## Work required
Pull every "this" line out of the data below.

## Stored items

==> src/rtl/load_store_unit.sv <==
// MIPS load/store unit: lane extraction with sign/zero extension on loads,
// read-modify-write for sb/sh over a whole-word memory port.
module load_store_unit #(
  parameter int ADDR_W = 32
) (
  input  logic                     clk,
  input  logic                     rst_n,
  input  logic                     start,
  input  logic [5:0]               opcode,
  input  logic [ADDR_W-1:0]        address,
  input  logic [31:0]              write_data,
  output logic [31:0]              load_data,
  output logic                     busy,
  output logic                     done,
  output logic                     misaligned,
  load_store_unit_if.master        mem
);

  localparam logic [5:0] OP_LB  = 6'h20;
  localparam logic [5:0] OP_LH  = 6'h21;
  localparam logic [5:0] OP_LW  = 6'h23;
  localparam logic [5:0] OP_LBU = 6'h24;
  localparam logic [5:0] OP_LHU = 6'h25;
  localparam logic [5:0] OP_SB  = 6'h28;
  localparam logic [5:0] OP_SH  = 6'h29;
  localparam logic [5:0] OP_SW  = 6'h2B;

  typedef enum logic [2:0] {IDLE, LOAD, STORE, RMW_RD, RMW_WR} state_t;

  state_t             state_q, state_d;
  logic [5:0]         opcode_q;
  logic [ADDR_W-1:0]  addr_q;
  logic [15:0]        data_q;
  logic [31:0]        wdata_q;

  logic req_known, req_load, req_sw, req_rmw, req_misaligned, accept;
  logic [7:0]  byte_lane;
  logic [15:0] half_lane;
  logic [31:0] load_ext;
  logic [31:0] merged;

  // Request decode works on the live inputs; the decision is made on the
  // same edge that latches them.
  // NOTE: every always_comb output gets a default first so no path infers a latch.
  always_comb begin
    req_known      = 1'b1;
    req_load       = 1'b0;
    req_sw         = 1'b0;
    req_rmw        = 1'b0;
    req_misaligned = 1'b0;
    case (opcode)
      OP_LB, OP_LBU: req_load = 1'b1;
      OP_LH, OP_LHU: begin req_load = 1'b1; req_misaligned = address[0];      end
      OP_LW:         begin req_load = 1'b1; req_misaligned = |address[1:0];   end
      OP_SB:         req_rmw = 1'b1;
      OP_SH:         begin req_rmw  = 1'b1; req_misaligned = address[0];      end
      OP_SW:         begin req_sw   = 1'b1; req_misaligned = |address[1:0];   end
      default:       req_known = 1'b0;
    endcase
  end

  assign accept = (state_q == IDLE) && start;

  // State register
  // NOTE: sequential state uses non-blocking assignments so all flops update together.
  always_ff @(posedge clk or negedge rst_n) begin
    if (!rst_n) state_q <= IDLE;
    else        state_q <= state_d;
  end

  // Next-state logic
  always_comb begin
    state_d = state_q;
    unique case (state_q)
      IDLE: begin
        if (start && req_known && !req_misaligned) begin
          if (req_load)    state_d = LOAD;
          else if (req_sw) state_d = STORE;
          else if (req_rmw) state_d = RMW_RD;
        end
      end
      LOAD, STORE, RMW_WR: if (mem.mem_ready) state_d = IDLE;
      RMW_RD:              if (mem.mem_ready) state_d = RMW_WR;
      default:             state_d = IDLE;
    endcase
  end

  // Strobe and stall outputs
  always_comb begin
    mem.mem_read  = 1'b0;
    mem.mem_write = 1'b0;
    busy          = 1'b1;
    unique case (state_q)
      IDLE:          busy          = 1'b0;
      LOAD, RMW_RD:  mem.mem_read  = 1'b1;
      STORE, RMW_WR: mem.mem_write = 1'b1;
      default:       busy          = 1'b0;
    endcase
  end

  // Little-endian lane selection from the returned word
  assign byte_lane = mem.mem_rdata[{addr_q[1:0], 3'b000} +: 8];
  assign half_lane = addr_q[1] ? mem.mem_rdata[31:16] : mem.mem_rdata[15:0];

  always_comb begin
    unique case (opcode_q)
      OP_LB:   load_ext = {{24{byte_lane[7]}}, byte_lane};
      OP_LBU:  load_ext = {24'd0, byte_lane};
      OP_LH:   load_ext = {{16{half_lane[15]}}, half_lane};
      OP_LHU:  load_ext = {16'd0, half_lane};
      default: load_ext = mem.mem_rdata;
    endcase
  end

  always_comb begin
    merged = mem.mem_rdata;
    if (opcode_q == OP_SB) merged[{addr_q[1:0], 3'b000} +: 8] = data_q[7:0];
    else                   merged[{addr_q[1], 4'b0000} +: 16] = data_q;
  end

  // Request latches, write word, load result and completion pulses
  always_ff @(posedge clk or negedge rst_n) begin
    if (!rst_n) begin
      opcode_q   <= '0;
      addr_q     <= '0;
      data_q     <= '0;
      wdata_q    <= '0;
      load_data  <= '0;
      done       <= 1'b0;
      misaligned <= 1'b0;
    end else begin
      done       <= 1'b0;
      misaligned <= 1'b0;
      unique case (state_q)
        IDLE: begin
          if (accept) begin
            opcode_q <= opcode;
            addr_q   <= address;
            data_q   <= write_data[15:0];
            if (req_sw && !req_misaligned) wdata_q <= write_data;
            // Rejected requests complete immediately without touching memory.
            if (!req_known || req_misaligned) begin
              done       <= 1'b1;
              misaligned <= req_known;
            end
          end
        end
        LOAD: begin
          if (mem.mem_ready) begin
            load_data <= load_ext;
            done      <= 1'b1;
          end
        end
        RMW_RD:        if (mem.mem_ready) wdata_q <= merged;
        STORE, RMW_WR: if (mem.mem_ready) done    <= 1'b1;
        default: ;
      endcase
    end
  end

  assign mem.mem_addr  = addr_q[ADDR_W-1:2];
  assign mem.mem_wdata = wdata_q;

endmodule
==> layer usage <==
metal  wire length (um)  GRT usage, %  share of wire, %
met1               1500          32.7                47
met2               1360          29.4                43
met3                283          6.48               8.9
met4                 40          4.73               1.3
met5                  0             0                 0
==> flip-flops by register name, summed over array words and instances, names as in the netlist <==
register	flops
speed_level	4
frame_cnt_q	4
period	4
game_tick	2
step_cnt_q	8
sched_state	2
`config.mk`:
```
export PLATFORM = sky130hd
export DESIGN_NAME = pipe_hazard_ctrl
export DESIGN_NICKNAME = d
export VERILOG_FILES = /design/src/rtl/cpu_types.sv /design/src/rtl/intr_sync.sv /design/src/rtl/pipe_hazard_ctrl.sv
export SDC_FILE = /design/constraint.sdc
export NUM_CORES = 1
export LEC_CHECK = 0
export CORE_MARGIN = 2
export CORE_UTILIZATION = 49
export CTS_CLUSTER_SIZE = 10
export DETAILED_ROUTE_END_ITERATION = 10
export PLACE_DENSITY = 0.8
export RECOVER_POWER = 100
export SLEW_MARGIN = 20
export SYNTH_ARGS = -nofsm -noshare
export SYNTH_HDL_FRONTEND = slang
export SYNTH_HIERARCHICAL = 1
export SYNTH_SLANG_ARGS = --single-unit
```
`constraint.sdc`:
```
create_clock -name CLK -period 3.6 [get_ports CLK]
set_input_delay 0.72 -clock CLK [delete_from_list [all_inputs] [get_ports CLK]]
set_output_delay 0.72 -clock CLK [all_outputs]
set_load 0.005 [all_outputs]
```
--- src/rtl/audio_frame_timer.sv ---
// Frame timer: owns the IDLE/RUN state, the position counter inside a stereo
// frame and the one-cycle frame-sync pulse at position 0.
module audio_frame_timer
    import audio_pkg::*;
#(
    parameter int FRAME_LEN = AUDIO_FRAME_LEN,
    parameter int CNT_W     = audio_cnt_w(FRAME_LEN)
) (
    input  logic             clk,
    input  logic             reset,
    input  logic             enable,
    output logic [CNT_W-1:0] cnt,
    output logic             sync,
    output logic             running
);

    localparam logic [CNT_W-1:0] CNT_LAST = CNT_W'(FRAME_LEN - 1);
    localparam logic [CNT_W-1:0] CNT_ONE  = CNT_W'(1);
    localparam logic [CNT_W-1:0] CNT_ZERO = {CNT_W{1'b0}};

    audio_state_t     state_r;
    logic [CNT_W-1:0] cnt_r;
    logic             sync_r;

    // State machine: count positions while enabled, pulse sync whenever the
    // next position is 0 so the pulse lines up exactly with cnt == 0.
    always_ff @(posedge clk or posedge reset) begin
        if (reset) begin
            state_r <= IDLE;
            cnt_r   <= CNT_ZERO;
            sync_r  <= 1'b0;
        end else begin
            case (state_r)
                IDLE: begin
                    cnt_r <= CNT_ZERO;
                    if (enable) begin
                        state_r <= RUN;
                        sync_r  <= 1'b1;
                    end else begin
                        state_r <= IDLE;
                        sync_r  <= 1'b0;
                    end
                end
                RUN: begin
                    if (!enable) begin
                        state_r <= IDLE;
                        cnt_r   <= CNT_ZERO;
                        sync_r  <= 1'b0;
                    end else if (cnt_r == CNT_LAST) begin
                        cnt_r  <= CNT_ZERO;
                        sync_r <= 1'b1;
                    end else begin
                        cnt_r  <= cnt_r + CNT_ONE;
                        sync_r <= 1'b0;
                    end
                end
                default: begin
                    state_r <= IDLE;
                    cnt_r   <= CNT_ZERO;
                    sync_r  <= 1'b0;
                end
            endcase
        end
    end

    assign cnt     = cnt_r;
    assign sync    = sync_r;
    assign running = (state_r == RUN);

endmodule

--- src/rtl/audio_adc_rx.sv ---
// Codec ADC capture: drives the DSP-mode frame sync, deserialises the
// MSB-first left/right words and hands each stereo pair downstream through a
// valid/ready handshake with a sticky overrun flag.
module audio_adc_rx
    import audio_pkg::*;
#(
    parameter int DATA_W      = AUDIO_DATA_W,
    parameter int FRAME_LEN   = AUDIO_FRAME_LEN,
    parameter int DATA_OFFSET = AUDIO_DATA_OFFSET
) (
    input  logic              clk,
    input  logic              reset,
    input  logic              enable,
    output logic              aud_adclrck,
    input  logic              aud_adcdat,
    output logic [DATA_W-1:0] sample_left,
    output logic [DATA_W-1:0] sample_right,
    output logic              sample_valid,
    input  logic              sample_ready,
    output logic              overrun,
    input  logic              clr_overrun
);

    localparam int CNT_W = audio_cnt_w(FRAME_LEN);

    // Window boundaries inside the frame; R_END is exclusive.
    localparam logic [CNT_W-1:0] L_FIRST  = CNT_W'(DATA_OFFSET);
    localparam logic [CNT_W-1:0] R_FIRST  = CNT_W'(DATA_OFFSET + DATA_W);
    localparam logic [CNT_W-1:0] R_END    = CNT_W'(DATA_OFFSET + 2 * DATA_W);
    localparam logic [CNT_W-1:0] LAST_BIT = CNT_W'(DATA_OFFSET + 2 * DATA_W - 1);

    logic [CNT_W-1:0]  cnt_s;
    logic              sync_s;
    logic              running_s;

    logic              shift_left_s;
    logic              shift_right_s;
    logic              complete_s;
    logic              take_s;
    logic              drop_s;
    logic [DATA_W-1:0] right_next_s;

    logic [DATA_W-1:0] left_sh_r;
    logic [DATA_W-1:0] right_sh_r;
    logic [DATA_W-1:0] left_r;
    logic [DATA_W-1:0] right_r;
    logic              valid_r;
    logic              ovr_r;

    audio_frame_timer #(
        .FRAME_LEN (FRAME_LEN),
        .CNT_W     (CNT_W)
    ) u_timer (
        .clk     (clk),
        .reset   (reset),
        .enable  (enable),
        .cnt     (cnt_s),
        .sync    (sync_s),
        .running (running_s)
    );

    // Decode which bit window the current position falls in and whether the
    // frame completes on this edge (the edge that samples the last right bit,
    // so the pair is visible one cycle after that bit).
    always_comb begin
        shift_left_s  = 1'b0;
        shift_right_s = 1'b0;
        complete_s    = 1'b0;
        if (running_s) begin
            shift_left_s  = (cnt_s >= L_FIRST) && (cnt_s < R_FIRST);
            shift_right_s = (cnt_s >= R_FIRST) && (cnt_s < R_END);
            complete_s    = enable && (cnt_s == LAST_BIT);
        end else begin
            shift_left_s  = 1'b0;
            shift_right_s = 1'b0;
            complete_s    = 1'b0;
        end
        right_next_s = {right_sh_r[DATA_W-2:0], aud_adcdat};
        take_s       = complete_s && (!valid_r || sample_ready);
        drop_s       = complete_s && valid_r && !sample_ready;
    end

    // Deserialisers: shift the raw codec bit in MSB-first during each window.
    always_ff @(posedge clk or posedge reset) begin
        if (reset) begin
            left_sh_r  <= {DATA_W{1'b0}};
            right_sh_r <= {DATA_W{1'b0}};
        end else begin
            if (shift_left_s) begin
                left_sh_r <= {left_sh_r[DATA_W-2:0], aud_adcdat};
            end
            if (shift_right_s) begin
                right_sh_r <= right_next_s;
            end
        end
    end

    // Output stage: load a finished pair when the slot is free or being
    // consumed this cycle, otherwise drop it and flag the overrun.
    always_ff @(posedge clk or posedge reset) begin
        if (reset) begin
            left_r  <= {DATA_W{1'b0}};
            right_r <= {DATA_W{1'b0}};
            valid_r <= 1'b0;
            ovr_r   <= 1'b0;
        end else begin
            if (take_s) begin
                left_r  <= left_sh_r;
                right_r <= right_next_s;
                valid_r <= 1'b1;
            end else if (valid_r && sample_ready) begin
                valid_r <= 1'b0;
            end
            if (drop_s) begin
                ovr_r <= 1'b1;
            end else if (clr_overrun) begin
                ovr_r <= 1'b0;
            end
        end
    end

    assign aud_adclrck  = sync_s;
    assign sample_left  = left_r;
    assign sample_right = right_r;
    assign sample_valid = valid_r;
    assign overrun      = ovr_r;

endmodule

## Task result
    // frame completes on this edge (the edge that samples the last right bit,
    // consumed this cycle, otherwise drop it and flag the overrun.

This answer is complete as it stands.